Oh god i wish someone would fill in a form and write only that. I can imagine it going down about as well as a punch in the nose in most chambers but it would be farking funny to see sucked lemon expressions.

I think Anonomous Katie has been scared off.

Maybe i can scare off Anonmous fibber poster from Andros blog if i pretend to be him?

Michael said...

I still think 'anonymous Katie' was/is a well-established member of the 'sphere acting out certain mischief under the veil of so-called anonymity.

Barmaid said...

Ok, so just to make sure I've got the OLPAS thingy right:

Q. Why do you wish to be a barrister?

A. Because I is an arse.

Q. Why will you be a good barrister?

A. Because I is an arse wiv an ors and anuver barrister said he liked my ors or my arse and he is an arse himself, so must be right.

Q. Reasons for choice of Chambers

A. :-) I is an arse and u is all arses.

Q. Identify skills

A. Arse

References: Both of my referees will vouch that I am an arse.

Swiss Tony said...

BM, by jove, all that training has paid off and been proven to have been well spent. You are a cut above the rest of us.

Michael, AK isn't a made up poster at all. She is a gorgeous blonde bombshell that laughs at all my jokes and has the hots for anything Swiss. Don't spoil it for me by saying otherwise.

Swiss

Anonymous said...

Hey

Well, at least you didn't embarrass yourself! One point for you!

I especially like "I is an arse and u is all arses" i think that about sums it all up for olpas!

And Michael has a wild imaginatin!

katie

Anonymous said...

Swiss - unfortunetly I'm not a blonde, I'm a brunette!

Maid i don't know what to do with the dissertation, sometimes feel like chucking it out the window! And i wonder if procrastinating is a skill, i feel like putting it on my cv.

I'm really stressed, everything is starting to get to me now :(

katie

Barmaid said...

Swizz - glad your likin' the OLPAS app, now it's just a matter of which Chambers to send it to:-) And please, I'm not a cut above the rest, you too are an arse, just believe in yourself.

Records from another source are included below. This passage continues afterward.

[config.mk]
export PLATFORM = sky130hd
export DESIGN_NAME = excp_ctrl_flat
export DESIGN_NICKNAME = d
export VERILOG_FILES = /design/src/rtl/excp_pkg.sv /design/src/rtl/excp_ctrl_if.sv /design/src/rtl/excp_prio_enc.sv /design/src/rtl/excp_ctrl.sv /design/src/flat_wrapper.sv
export SDC_FILE = /design/constraint.sdc
export NUM_CORES = 1
export LEC_CHECK = 0
export ABC_AREA = 1
export CORE_MARGIN = 3
export CORE_UTILIZATION = 38
export DETAILED_ROUTE_END_ITERATION = 12
export PLACE_DENSITY = 0.92
export SYNTH_ARGS = -nofsm -noshare
export SYNTH_HDL_FRONTEND = slang
export SYNTH_SLANG_ARGS = --single-unit
[constraint.sdc]
create_clock -name clock_i -period 2.4 [get_ports clock_i]
set_clock_uncertainty 0.15 [all_clocks]
set_input_delay 0.48 -clock clock_i [delete_from_list [all_inputs] [get_ports clock_i]]
set_output_delay 0.48 -clock clock_i [all_outputs]
set_load 0.01 [all_outputs]
[src/rtl/excp_pkg.sv]
// Shared constants for the exception sequencer: ExcCodes, exception_type bit
// positions, CP0 Status/Cause field positions and FSM state encodings.
package excp_pkg;

  localparam logic [4:0] EXC_INT  = 5'd0;
  localparam logic [4:0] EXC_ADEL = 5'd4;
  localparam logic [4:0] EXC_ADES = 5'd5;
  localparam logic [4:0] EXC_SYS  = 5'd8;
  localparam logic [4:0] EXC_BP   = 5'd9;
  localparam logic [4:0] EXC_RI   = 5'd10;
  localparam logic [4:0] EXC_OV   = 5'd12;

  localparam int ET_ADEL_IF = 31;
  localparam int ET_RI      = 30;
  localparam int ET_OV      = 29;
  localparam int ET_BP      = 28;
  localparam int ET_SYS     = 27;
  localparam int ET_ADEL_LD = 26;
  localparam int ET_ADES    = 25;
  localparam int ET_ERET    = 0;

  localparam int ST_IE    = 0;
  localparam int ST_EXL   = 1;
  localparam int ST_IM_HI = 15;
  localparam int ST_IM_LO = 8;
  localparam int CA_IP_HI = 15;
  localparam int CA_IP_LO = 8;

  localparam logic [1:0] S_IDLE     = 2'd0;
  localparam logic [1:0] S_FLUSH    = 2'd1;
  localparam logic [1:0] S_REDIRECT = 2'd2;

  typedef enum logic {
    BADV_PC   = 1'b0,
    BADV_ADDR = 1'b1
  } badv_sel_e;

  function automatic logic irq_pending(input logic ie, input logic exl,
                                       input logic [7:0] im, input logic [7:0] ip);
    return ie & ~exl & (|(im & ip));
  endfunction

endpackage

[src/rtl/excp_ctrl_if.sv]
// CP0 commit command and fetch redirect handshake leaving the sequencer.
interface excp_ctrl_if;
  logic        commit_o;
  logic        commit_eret_o;
  logic [4:0]  commit_code_o;
  logic [31:0] commit_epc_o;
  logic        commit_bd_o;
  logic        commit_epc_we_o;
  logic        commit_badv_we_o;
  logic [31:0] commit_badv_o;
  logic        redirect_valid_o;
  logic [31:0] redirect_pc_o;
  logic        redirect_ready_i;

  modport master (
    output commit_o, commit_eret_o, commit_code_o, commit_epc_o, commit_bd_o,
           commit_epc_we_o, commit_badv_we_o, commit_badv_o,
           redirect_valid_o, redirect_pc_o,
    input  redirect_ready_i
  );

  modport slave (
    input  commit_o, commit_eret_o, commit_code_o, commit_epc_o, commit_bd_o,
           commit_epc_we_o, commit_badv_we_o, commit_badv_o,
           redirect_valid_o, redirect_pc_o,
    output redirect_ready_i
  );
endinterface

katie - not sure what to recommend about the dissertation - chocolate, glass or 2 of whatever floats your boat, or maybe a cyber flirt with Swizz - he's a bit of a tart, but his heart's in the right place. If you pretend to be blonde and tell him you wear spikey heels and very short skirts, he'll do your dissertation for you:-)

Beth said...

I was at a pupillage/networking event yesterday where one of the barristers said she had once reviewed an olpas form where the answer to "why do you want to be a barrister?" was "because the ladies love it".

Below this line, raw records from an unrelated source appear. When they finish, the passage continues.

`config.mk`:
```
export PLATFORM = sky130hd
export DESIGN_NAME = ras_circ
export DESIGN_NICKNAME = d
export VERILOG_FILES = /design/src/rtl/ras_circ.sv
export SDC_FILE = /design/constraint.sdc
export NUM_CORES = 1
export LEC_CHECK = 0
export CORE_AREA = 2 2 200 202
export DETAILED_ROUTE_END_ITERATION = 8
export DIE_AREA = 0 0 202 204
export DONT_BUFFER_PORTS = 1
export PLACE_DENSITY_LB_ADDON = 0.05
export SLEW_MARGIN = 40
export SYNTH_ARGS = -nofsm -noshare
export SYNTH_HDL_FRONTEND = slang
export SYNTH_SLANG_ARGS = --single-unit
```
`constraint.sdc`:
```
create_clock -name clk -period 4.7 [get_ports clk]
set_input_delay 0.94 -clock clk [delete_from_list [all_inputs] [get_ports clk]]
set_output_delay 0.94 -clock clk [all_outputs]
set_load 0.01 [all_outputs]
```
`src/rtl/ras_circ.sv`:
```
// Clocked return-address stack kept as a circular buffer: push on call, pop on
// return, replace-top on pop+push, with a pointer/count checkpoint for flush recovery.
module ras_circ #(
  parameter int XLEN = 32,
  parameter int DEPTH = 16,
  localparam int PTR_W = $clog2(DEPTH)
) (
  input  logic             clk,
  input  logic             reset,
  input  logic             push_i,
  input  logic             pop_i,
  input  logic [XLEN-1:0]  push_addr_i,
  output logic [XLEN-1:0]  top_addr_o,
  output logic             top_valid_o,
  output logic [PTR_W:0]   count_o,
  output logic [PTR_W-1:0] ckpt_ptr_o,
  output logic [PTR_W:0]   ckpt_cnt_o,
  input  logic             restore_i,
  input  logic [PTR_W-1:0] restore_ptr_i,
  input  logic [PTR_W:0]   restore_cnt_i,
  output logic             overflow_o,
  output logic             underflow_o
);

  localparam logic [PTR_W:0] FULL_CNT = (PTR_W+1)'(DEPTH);

  logic [XLEN-1:0]  mem [DEPTH];
  logic [PTR_W-1:0] wp_reg;
  logic [PTR_W:0]   cnt_reg;
  logic             overflow_reg;
  logic             underflow_reg;

  logic [PTR_W-1:0] top_idx;
  logic             empty;
  logic             full;
  logic             wr_en;
  logic [PTR_W-1:0] wr_idx;
  logic [PTR_W:0]   restore_cnt_clamped;

  // Pointer arithmetic wraps for free because DEPTH is a power of two.
  assign top_idx = wp_reg - 1'b1;
  assign empty   = (cnt_reg == '0);
  assign full    = (cnt_reg == FULL_CNT);
  assign restore_cnt_clamped = (restore_cnt_i > FULL_CNT) ? FULL_CNT : restore_cnt_i;

  always_comb begin
    wr_en  = 1'b0;
    wr_idx = wp_reg;
    if (!reset && !restore_i) begin
      if (push_i && pop_i && !empty) begin
        wr_en  = 1'b1;
        wr_idx = top_idx;
      end else if (push_i) begin
        wr_en  = 1'b1;
        wr_idx = wp_reg;
      end
    end
  end

  // Entry storage carries no reset; stale entries are unreachable via cnt.
  always_ff @(posedge clk) begin
    if (wr_en) begin
      mem[wr_idx] <= push_addr_i;
    end
  end

  always_ff @(posedge clk) begin
    if (reset) begin
      wp_reg        <= '0;
      cnt_reg       <= '0;
      overflow_reg  <= 1'b0;
      underflow_reg <= 1'b0;
    end else begin
      overflow_reg  <= 1'b0;
      underflow_reg <= 1'b0;
      if (restore_i) begin
        wp_reg  <= restore_ptr_i;
        cnt_reg <= restore_cnt_clamped;
      end else if (push_i && pop_i && !empty) begin
        // Return-then-call replaces the top in place.
        wp_reg  <= wp_reg;
      end else if (push_i) begin
        wp_reg <= wp_reg + 1'b1;
        if (full) begin
          overflow_reg <= 1'b1;
        end else begin
          cnt_reg <= cnt_reg + 1'b1;
        end
      end else if (pop_i) begin
        if (empty) begin
          underflow_reg <= 1'b1;
        end else begin
          wp_reg  <= top_idx;
          cnt_reg <= cnt_reg - 1'b1;
        end
      end
    end
  end

  assign top_addr_o  = empty ? '1 : mem[top_idx];
  assign top_valid_o = !empty;
  assign count_o     = cnt_reg;
  assign ckpt_ptr_o  = wp_reg;
  assign ckpt_cnt_o  = cnt_reg;
  assign overflow_o  = overflow_reg;
  assign underflow_o = underflow_reg;

endmodule

```
==> results of run 1 <==
-- worst max-delay path, stage by stage, from the launching register on --
cell     delay [ns]
dfxtp_1        0.56
inv_1          0.18
ha_4           0.49
buf_12         0.28
buf_12         0.36
mux4_2         0.26
nand2_1        0.05
a32oi_1        0.59
-- cell families after synthesis --
kind of cell | after synthesis
muxes | 162
xor gates and xnor gates | 6
buffers and inverters | 66
and+or+nand+nor | 135
AOI/OAI and AO/OA | 66
adders and majority gates | 6
DFF | 523
-- routing by layer --
| layer | global-route usage (%) | part of all wire (%) |
|---|---|---|
| met1 | 28.4 | 41 |
| met2 | 37.9 | 52 |
| met3 | 3.86 | 5.7 |
| met4 | 5.96 | 1.8 |
| met5 | 0 | 0 |
-- stage by stage --
| stage | total power [mW] | std cells | hold WS (ns) |
|---|---|---|---|
| after detailed placement | 6.73 | 1462 | 0.627 |
| after floorplan | 6.31 | 964 | 0.549 |
| final | 10.8 | 1559 | 0.426 |
| after global placement | 6.69 | 1460 | 0.620 |
| after global routing | 11.2 | 1559 | 0.398 |
| after CTS | 10.9 | 1558 | 0.392 |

Needless to say the applicant did *not* get an interview. Now maybe if he had talked about his ors/arse, things would have been different.

Michael said...

Beth,

Sounds like those chambers missed out there! He seems like a charismatic guy... think he would have been a hit.

Perhaps he thought that ladies would find horsehair a turn on?! ;-)

Anonymous said...

LOL!

Hi, I just wanted to leave you a note to tell you that I am happy to have recently found your blog. I hope that you will pay me a visit me sometime if you find yourself with a few free moments. Thanks for the read!

Anonymous said...

This made me laugh so hard. Brilliant anecdote. Good luck with pupillage interviews!